_Required work_: Copy each line of the entries below that contains the string "placement".

BEGIN Material for this exercise

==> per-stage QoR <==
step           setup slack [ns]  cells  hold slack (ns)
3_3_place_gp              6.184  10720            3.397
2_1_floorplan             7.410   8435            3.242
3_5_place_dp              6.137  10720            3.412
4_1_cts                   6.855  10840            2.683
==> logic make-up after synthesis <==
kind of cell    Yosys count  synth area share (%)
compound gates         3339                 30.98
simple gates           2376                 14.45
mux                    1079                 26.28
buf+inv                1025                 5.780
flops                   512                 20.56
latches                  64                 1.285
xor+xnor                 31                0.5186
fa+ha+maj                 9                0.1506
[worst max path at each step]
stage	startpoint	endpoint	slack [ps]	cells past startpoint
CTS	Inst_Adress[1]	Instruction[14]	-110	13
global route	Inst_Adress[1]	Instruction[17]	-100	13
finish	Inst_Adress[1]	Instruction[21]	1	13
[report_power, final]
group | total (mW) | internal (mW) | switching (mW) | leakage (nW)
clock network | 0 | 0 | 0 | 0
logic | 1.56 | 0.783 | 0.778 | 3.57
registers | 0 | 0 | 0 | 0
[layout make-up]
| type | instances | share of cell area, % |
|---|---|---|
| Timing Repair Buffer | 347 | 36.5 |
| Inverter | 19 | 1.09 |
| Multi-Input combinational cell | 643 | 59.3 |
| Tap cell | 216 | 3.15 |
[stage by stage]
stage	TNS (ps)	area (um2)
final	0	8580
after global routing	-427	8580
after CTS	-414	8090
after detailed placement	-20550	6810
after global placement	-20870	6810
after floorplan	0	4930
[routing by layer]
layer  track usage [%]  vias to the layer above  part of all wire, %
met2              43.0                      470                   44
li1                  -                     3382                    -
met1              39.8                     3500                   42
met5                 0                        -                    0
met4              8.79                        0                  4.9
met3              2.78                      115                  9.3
==> flow/run.sh <==
#!/bin/bash
# OpenROAD 26Q1-2900-gdf79404cd8, Yosys 0.63+post, stock flow scripts
make -C /OpenROAD-flow-scripts/flow DESIGN_CONFIG=/design/flow/config.mk WORK_HOME=/design/flow/orfs finish
==> flow/config.mk <==
export PLATFORM = sky130hd
export DESIGN_NAME = test
export DESIGN_NICKNAME = test
export VERILOG_FILES = /design/flow/design.v
export SDC_FILE = /design/flow/constraint.sdc
export NUM_CORES = 4
export LEC_CHECK = 1
export CORE_AREA = 10 10 70 70
export DIE_AREA = 0 0 80 80
==> flow/constraint.sdc <==
current_design test

set clk_period 1.4
set clk_io_pct 0.2

create_clock -name clk0 -period $clk_period

set non_clock_inputs [all_inputs -no_clocks]
set_input_delay [expr $clk_period * $clk_io_pct] -clock clk0 $non_clock_inputs
set_output_delay [expr $clk_period * $clk_io_pct] -clock clk0 [all_outputs]
<file path="design/flow/design.v">
module add(input[2:0] a,b,output reg[3:0] c);
  function [3:0]d;
    input [2:0]a,b;
    begin
      d=a+b;
    end
  endfunction
  always@(*)
    begin
      c=d(a,b);
    end
endmodule
</file>
<file path="design/flow/run.sh">
#!/bin/bash
# OpenROAD 26Q1-2900-gdf79404cd8, Yosys 0.63+post, stock flow scripts
make -C /OpenROAD-flow-scripts/flow DESIGN_CONFIG=/design/flow/config.mk WORK_HOME=/design/flow/orfs finish
</file>
<file path="design/flow/config.mk">
export PLATFORM = sky130hd
export DESIGN_NAME = add
export DESIGN_NICKNAME = add
export VERILOG_FILES = /design/flow/design.v
export SDC_FILE = /design/flow/constraint.sdc
export NUM_CORES = 4
export LEC_CHECK = 1
export CORE_AREA = 10 10 70 70
export DIE_AREA = 0 0 80 80
</file>
<file path="design/flow/constraint.sdc">
current_design add

set clk_period 1.9
set clk_io_pct 0.2

create_clock -name clk0 -period $clk_period

set non_clock_inputs [all_inputs -no_clocks]
set_input_delay [expr $clk_period * $clk_io_pct] -clock clk0 $non_clock_inputs
set_output_delay [expr $clk_period * $clk_io_pct] -clock clk0 [all_outputs]
</file>
==> GITHUB_STEP_SUMMARY <==
## PnR job results

| Metric | Value |
|---|---|
| Max Fanout on Critical Path | 3 |
| Distinct cells, synth | 7 |
| Mean routed wirelength per cell | 5.806 um |
| FP Util | 2.784% |
| Final setup vio count | 0 |
| GP Congestion | 0.7181 |
| Sw Ratio | roughly a third |
| Critical path cell sequence | clkdlybuf4s50_1, ha_1, buf_6, xnor2_1, buf_2 |
| Fin crit period | about 1.9 ns |
| Final period util | around 100% |
| Final WS setup | roughly 0.029 ns |
| Hold path startpoint | b[0] |
| Post-synth top cells | inv_1, ha_1 |
| Pwr Total | around 55 uW |
| Via count of the first global-routing pass | approximately 97 |
| Die X | 80 um |
| Vias per Instance | roughly 1.7 |
| RSZ-0062 raised after global routing | no |
| CP endpoint kind | output port |
| Gr usage total | under 10% |
| Cell taking the most area after synthesis | ha_1 |
| Largest net degree at the start of global routing | 4 |
| CP Launch Point | b[2] |
| Initial drt markers | 0 |
| DP Worst Slack | -0.5685 ns |
| Synth Area per Inst | 7.924 sq um |
| Comb pwr share | ~100% |
| Worst hold margin | 1.300 ns |
| Vias | 120 |
| Slew Viols, Final | 0 |
| Power share of the sequential group | 0% |
| F_max | between 500 and 600 MHz |
| Post-synthesis sequential area ratio | 0% |
| Cell with the most instances after synthesis | inv_1 |
| Post-synth top area share | roughly two fifths |
| Global-route wire length before repair | 538 um |
| Hpwl dp | around 380 um |
| Slew headroom | between 90 and 100% |
| Synth Instances | 12 |
| Die Ht | 80 um |
| Worst Path Required | 1.52 ns |
| Die Size | between 6000 and 7000 sq um |
| Diode count | 0 |
| Initial antenna violation count | 0 |
| Ys cells | 12 |
| Synth warn | 1 |
| Total gr overflow | 0 |
| Routed wire length | around 420 um |
| CP top delay family | buffers and inverters |
| Design internal power | about 37 uW |
| Core footprint | about 3400 sq um |
| Mapped cell area | 95.09 sq um |
| Leak Pwr | approximately 0.12 nW |
| P&R area growth vs syn | 196.1% |
| Worst min path class | input port to output port |
| Post-DRT Antenna Nets | 0 |
| Switch Pwr | ~18 uW |
| PortBufs | 10 |
| Critical path class | input port to output port |
| Number of clock buffers in the layout | 0 |
| FF/Latch Area | 0 sq um |
| Synth area leaders | ha_1, fa_1, inv_1 |
| Share of post-route cells with drive strength above 1 | 42.31% |
| Remaining DRCs | 0 |
| Status | completed |
| Registers | 0 |
| Startpoint Class | input port |
| Largest stage delay, worst path | 0.40 ns |
| Row cnt | 21 |
| Worst VDD drop | about 0.02 mV |
| Yosys synthesis chip area | approximately 95 sq um |
| Max-cap viol count | 0 |
| # hold bufs at CTS | 0 |
| Clk pwr share | 0% |
| Worst path bufs/invs | 3 |
| Hold Vio Cnt, Final | 0 |
| Number of logged tool warnings | 32 |
| Actual slew at the worst max-slew pin | 0.1165 ns |
| Slowest-stage cell, CP | clkdlybuf4s50_1 |
| Router iterations before antenna repair | 1 |
| CP arrival | roughly 1.5 ns |
| Pwr Density | a little under 200 nW/um^2 |
| Boundary pin count | 10 |
[power groups by stage]
| stage | clock network [mW] | logic [mW] | registers [mW] |
|---|---|---|---|
| final | 0 | 0.0548 | 0 |
| after global routing | 0 | 0.0615 | 0 |
| after CTS | 0 | 0.0568 | 0 |
[kinds of logic after synthesis]
| kind of cell | count (synthesis) | synth area share (%) |
|---|---|---|
| AND-OR/OR-AND | 1 | 5.258 |
| XOR/XNOR | 1 | 9.212 |
| adder cells (fa/ha/maj) | 4 | 60.53 |
| buffers and inverters | 4 | 15.78 |
| AND/OR/NAND/NOR | 2 | 9.202 |
[layout make-up]
class | count | area [sq um]
fillers | 408 | 3134
inverters | 4 | 15.01
multi-input cells | 8 | 92.59
well taps | 46 | 57.56
repair buffers | 14 | 116.4
[routing by layer]
layer	global-route usage [%]	vias to the layer above	wire, um	share of wire [%]
li1	-	65	-	-
met1	1.392	50	188	45
met2	2.247	5	217	52
met3	0	0	13	3.1
met4	0	0	0	0
met5	0	-	0	0
`design.v`:
```
module addsub(input [7:0]a,b,output reg[7:0]ad,sb);
  task asb;
    input [7:0]x,y;
    output [7:0]c,d;
    begin
      c=x+y;
      d=x-y;
    end
  endtask
  always@(*)
    begin
      asb(a,b,ad,sb);
    end
endmodule
```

END Material for this exercise

_Result of the task_:
after detailed placement	-20550	6810
after global placement	-20870	6810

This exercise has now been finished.